*** The records ***
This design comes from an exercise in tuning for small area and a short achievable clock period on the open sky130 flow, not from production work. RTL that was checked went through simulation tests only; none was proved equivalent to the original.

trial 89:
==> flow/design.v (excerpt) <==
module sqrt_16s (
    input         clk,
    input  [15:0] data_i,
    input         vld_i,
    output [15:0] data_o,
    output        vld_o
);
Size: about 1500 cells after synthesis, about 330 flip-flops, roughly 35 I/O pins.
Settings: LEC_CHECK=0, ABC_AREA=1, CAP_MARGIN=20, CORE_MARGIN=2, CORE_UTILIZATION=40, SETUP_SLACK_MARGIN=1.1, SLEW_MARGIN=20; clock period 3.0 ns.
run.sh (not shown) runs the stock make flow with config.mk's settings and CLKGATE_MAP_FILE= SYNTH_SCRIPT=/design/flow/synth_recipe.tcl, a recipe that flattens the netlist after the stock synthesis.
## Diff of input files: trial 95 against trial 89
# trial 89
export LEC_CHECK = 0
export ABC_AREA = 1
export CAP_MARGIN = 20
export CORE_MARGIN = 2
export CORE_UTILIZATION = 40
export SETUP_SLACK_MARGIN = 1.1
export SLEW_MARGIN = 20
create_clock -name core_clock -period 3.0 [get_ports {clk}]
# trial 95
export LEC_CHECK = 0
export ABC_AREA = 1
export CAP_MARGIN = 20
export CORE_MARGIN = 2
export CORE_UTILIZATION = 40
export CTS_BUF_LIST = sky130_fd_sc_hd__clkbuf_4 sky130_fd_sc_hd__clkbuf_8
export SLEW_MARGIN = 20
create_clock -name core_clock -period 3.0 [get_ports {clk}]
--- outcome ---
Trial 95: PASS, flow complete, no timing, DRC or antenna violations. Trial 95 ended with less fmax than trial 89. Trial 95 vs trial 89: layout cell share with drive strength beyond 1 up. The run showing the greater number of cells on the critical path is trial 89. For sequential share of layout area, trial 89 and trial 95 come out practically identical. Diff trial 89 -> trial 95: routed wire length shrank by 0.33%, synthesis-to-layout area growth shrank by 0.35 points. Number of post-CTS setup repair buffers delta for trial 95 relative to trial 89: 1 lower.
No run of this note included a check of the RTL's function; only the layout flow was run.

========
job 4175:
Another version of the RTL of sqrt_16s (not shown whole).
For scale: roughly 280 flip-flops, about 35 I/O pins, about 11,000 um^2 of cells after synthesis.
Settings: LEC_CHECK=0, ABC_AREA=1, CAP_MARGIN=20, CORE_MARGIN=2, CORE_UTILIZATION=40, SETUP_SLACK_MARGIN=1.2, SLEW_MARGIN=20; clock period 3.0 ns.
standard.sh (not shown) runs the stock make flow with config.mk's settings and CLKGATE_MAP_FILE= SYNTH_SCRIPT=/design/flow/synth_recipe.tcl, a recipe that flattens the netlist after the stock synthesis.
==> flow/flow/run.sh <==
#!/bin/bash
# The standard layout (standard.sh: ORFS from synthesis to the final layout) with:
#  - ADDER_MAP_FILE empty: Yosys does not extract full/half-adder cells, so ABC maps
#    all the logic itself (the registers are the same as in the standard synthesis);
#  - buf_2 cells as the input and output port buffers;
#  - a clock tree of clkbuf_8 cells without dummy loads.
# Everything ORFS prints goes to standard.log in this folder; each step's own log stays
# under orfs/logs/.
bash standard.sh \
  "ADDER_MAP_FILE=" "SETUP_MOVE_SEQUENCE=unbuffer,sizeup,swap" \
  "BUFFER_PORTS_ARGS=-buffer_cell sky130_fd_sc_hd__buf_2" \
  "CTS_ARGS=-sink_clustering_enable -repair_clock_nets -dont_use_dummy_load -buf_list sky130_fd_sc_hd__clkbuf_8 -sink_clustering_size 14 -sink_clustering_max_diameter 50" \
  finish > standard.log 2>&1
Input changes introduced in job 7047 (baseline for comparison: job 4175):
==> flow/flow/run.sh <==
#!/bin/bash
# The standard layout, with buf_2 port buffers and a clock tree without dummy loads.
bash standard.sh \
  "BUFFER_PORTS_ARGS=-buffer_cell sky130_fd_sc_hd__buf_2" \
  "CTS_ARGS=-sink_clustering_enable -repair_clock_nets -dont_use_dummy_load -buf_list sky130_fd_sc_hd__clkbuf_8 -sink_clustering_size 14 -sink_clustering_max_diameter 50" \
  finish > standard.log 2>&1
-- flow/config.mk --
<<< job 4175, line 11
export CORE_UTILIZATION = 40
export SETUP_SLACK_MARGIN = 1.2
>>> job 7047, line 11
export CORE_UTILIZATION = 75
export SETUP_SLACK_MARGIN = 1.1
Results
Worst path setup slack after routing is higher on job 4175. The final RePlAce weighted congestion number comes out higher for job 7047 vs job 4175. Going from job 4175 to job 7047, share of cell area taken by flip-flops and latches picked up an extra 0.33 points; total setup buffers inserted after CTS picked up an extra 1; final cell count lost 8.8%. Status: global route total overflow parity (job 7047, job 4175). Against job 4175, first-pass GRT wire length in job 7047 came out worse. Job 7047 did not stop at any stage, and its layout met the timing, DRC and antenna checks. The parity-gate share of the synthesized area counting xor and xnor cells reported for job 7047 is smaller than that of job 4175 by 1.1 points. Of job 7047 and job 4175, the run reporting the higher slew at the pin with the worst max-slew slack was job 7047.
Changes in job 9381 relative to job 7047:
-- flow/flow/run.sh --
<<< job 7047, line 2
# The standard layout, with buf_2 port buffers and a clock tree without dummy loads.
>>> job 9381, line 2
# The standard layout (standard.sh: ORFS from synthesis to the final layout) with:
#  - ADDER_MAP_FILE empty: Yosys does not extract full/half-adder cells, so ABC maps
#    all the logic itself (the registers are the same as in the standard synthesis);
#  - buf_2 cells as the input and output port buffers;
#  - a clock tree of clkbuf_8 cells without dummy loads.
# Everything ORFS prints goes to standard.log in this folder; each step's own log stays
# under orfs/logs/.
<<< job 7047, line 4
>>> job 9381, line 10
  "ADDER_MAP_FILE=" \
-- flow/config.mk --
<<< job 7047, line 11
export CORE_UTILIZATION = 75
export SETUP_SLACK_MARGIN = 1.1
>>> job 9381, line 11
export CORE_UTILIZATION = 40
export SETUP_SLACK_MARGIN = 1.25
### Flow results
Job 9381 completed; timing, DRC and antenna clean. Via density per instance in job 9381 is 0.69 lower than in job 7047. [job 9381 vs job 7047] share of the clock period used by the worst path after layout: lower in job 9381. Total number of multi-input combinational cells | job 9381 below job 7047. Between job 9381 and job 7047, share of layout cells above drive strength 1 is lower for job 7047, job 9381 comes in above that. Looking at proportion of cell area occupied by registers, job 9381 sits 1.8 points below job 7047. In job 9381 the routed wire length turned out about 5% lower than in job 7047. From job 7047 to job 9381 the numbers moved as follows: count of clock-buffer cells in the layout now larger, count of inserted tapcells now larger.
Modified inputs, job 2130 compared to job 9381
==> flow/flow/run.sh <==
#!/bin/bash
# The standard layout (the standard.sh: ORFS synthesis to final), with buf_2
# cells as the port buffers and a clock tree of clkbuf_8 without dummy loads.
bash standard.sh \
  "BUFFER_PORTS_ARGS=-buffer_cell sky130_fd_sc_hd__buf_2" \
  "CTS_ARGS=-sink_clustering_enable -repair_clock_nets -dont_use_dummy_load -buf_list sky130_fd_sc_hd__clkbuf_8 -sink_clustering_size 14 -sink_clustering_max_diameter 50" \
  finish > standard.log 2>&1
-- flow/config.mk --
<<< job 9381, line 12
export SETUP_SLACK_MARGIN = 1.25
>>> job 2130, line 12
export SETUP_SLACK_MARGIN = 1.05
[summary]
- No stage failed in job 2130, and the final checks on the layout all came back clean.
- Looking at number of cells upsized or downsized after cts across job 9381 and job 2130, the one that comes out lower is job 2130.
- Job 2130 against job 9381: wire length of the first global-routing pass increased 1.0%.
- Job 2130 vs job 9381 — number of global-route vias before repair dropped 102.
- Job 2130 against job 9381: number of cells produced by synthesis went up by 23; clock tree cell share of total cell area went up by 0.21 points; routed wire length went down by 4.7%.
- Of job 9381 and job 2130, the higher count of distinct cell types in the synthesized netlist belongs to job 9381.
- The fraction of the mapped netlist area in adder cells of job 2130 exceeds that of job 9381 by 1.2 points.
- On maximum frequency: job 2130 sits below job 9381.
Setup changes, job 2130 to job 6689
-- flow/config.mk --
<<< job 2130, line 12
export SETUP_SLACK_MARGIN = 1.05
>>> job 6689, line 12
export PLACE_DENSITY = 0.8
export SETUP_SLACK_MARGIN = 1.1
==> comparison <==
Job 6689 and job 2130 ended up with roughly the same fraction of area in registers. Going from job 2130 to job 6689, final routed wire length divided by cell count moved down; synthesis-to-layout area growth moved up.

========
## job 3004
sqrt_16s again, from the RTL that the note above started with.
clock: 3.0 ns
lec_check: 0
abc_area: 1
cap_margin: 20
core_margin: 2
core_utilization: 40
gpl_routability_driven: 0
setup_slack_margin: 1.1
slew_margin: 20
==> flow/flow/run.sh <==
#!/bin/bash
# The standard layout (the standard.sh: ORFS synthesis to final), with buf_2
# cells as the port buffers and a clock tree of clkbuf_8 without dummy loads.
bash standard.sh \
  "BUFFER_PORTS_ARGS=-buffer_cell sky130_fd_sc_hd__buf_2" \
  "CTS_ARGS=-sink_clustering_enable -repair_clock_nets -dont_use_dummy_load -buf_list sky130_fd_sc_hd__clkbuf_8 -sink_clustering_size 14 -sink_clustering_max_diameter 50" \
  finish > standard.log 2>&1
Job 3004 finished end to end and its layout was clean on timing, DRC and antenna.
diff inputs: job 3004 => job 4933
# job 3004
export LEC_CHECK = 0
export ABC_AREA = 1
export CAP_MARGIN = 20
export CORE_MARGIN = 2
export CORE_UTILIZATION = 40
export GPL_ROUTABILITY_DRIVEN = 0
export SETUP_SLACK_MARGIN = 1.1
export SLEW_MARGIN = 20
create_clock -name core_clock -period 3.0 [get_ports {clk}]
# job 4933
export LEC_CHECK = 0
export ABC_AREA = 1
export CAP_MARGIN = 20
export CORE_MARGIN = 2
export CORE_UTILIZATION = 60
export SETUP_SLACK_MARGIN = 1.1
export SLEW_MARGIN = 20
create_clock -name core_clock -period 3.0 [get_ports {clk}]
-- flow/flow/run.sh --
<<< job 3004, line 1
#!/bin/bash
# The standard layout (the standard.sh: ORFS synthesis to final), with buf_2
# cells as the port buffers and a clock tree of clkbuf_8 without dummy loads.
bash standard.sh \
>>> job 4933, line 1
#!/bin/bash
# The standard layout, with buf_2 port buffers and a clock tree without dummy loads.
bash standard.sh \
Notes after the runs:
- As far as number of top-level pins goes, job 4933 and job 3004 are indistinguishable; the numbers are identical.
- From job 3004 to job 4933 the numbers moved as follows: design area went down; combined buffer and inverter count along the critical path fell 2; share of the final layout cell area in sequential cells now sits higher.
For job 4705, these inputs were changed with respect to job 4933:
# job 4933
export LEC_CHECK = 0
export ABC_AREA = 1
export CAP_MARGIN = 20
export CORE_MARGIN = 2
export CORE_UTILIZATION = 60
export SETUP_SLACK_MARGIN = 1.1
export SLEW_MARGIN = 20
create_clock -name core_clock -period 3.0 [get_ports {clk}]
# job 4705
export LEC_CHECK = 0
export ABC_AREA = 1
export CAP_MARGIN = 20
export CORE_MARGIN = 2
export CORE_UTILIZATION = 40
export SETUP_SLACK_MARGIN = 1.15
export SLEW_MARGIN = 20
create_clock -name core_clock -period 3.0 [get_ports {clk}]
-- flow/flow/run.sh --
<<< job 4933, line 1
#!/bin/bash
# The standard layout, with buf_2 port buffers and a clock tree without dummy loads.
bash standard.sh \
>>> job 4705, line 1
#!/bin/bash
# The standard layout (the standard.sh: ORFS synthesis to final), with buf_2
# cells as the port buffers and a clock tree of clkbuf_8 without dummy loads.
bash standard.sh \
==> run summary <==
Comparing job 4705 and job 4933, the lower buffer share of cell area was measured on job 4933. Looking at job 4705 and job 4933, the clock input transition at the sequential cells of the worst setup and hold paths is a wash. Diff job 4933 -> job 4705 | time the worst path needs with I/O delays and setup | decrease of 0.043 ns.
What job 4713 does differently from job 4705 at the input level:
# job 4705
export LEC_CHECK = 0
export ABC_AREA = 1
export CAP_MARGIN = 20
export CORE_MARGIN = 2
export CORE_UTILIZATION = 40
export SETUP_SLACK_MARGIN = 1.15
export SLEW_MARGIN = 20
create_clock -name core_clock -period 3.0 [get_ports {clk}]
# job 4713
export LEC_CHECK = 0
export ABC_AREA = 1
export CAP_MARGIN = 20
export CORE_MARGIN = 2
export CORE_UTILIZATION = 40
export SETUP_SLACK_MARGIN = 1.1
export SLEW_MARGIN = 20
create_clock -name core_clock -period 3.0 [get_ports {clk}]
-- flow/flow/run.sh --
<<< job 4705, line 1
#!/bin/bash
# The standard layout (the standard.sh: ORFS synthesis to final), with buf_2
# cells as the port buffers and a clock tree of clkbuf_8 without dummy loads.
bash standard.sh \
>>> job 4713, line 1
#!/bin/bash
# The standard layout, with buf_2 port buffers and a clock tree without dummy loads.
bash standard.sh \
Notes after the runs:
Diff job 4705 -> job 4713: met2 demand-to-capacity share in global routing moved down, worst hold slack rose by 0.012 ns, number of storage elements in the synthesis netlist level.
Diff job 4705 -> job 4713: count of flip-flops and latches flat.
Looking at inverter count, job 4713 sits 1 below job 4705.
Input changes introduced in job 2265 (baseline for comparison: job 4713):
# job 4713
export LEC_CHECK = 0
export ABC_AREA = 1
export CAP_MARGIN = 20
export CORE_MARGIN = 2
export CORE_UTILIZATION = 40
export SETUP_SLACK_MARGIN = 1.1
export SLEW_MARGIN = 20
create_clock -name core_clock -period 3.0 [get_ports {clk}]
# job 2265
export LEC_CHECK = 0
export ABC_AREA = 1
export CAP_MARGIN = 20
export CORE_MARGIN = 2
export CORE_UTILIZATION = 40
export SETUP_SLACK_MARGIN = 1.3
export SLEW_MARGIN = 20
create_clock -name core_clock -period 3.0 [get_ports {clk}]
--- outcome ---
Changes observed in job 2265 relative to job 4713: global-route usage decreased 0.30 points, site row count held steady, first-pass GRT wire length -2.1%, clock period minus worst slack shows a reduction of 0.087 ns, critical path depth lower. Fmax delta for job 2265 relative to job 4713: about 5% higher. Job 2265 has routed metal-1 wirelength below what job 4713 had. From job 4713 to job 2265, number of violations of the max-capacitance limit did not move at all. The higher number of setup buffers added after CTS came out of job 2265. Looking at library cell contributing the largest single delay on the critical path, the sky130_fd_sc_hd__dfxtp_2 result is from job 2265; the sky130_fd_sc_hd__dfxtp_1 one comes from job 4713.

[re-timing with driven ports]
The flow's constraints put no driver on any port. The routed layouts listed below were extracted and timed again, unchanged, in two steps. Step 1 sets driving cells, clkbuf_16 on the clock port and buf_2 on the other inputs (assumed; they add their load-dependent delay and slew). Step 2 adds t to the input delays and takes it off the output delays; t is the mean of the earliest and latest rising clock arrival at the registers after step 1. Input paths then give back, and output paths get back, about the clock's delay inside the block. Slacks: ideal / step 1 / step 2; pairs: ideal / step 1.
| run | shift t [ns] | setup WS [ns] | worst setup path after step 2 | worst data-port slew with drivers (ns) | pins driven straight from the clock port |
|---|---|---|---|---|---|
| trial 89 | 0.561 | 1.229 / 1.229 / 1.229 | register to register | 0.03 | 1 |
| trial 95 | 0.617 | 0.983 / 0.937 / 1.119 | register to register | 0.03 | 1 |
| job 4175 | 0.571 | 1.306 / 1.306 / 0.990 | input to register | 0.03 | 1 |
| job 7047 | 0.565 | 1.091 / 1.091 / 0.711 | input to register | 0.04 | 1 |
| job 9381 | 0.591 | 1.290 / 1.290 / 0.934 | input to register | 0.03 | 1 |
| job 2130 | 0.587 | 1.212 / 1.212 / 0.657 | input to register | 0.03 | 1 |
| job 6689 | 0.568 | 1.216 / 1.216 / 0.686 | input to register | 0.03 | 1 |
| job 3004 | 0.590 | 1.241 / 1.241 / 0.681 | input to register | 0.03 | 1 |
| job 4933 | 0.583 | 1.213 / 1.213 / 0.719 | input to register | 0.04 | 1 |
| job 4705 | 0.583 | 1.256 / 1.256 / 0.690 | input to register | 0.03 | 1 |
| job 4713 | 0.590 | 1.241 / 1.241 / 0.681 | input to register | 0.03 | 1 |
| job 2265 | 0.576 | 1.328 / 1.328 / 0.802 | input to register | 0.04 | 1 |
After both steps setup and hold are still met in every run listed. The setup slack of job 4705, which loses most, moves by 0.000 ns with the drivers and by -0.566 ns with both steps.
*** End of The records ***
Exercise directions: Whenever the word "first" shows up in a line of the entries above, copy that line.

Solution to this task:
Worst path setup slack after routing is higher on job 4175. The final RePlAce weighted congestion number comes out higher for job 7047 vs job 4175. Going from job 4175 to job 7047, share of cell area taken by flip-flops and latches picked up an extra 0.33 points; total setup buffers inserted after CTS picked up an extra 1; final cell count lost 8.8%. Status: global route total overflow parity (job 7047, job 4175). Against job 4175, first-pass GRT wire length in job 7047 came out worse. Job 7047 did not stop at any stage, and its layout met the timing, DRC and antenna checks. The parity-gate share of the synthesized area counting xor and xnor cells reported for job 7047 is smaller than that of job 4175 by 1.1 points. Of job 7047 and job 4175, the run reporting the higher slew at the pin with the worst max-slew slack was job 7047.
- Job 2130 against job 9381: wire length of the first global-routing pass increased 1.0%.
Changes observed in job 2265 relative to job 4713: global-route usage decreased 0.30 points, site row count held steady, first-pass GRT wire length -2.1%, clock period minus worst slack shows a reduction of 0.087 ns, critical path depth lower. Fmax delta for job 2265 relative to job 4713: about 5% higher. Job 2265 has routed metal-1 wirelength below what job 4713 had. From job 4713 to job 2265, number of violations of the max-capacitance limit did not move at all. The higher number of setup buffers added after CTS came out of job 2265. Looking at library cell contributing the largest single delay on the critical path, the sky130_fd_sc_hd__dfxtp_2 result is from job 2265; the sky130_fd_sc_hd__dfxtp_1 one comes from job 4713.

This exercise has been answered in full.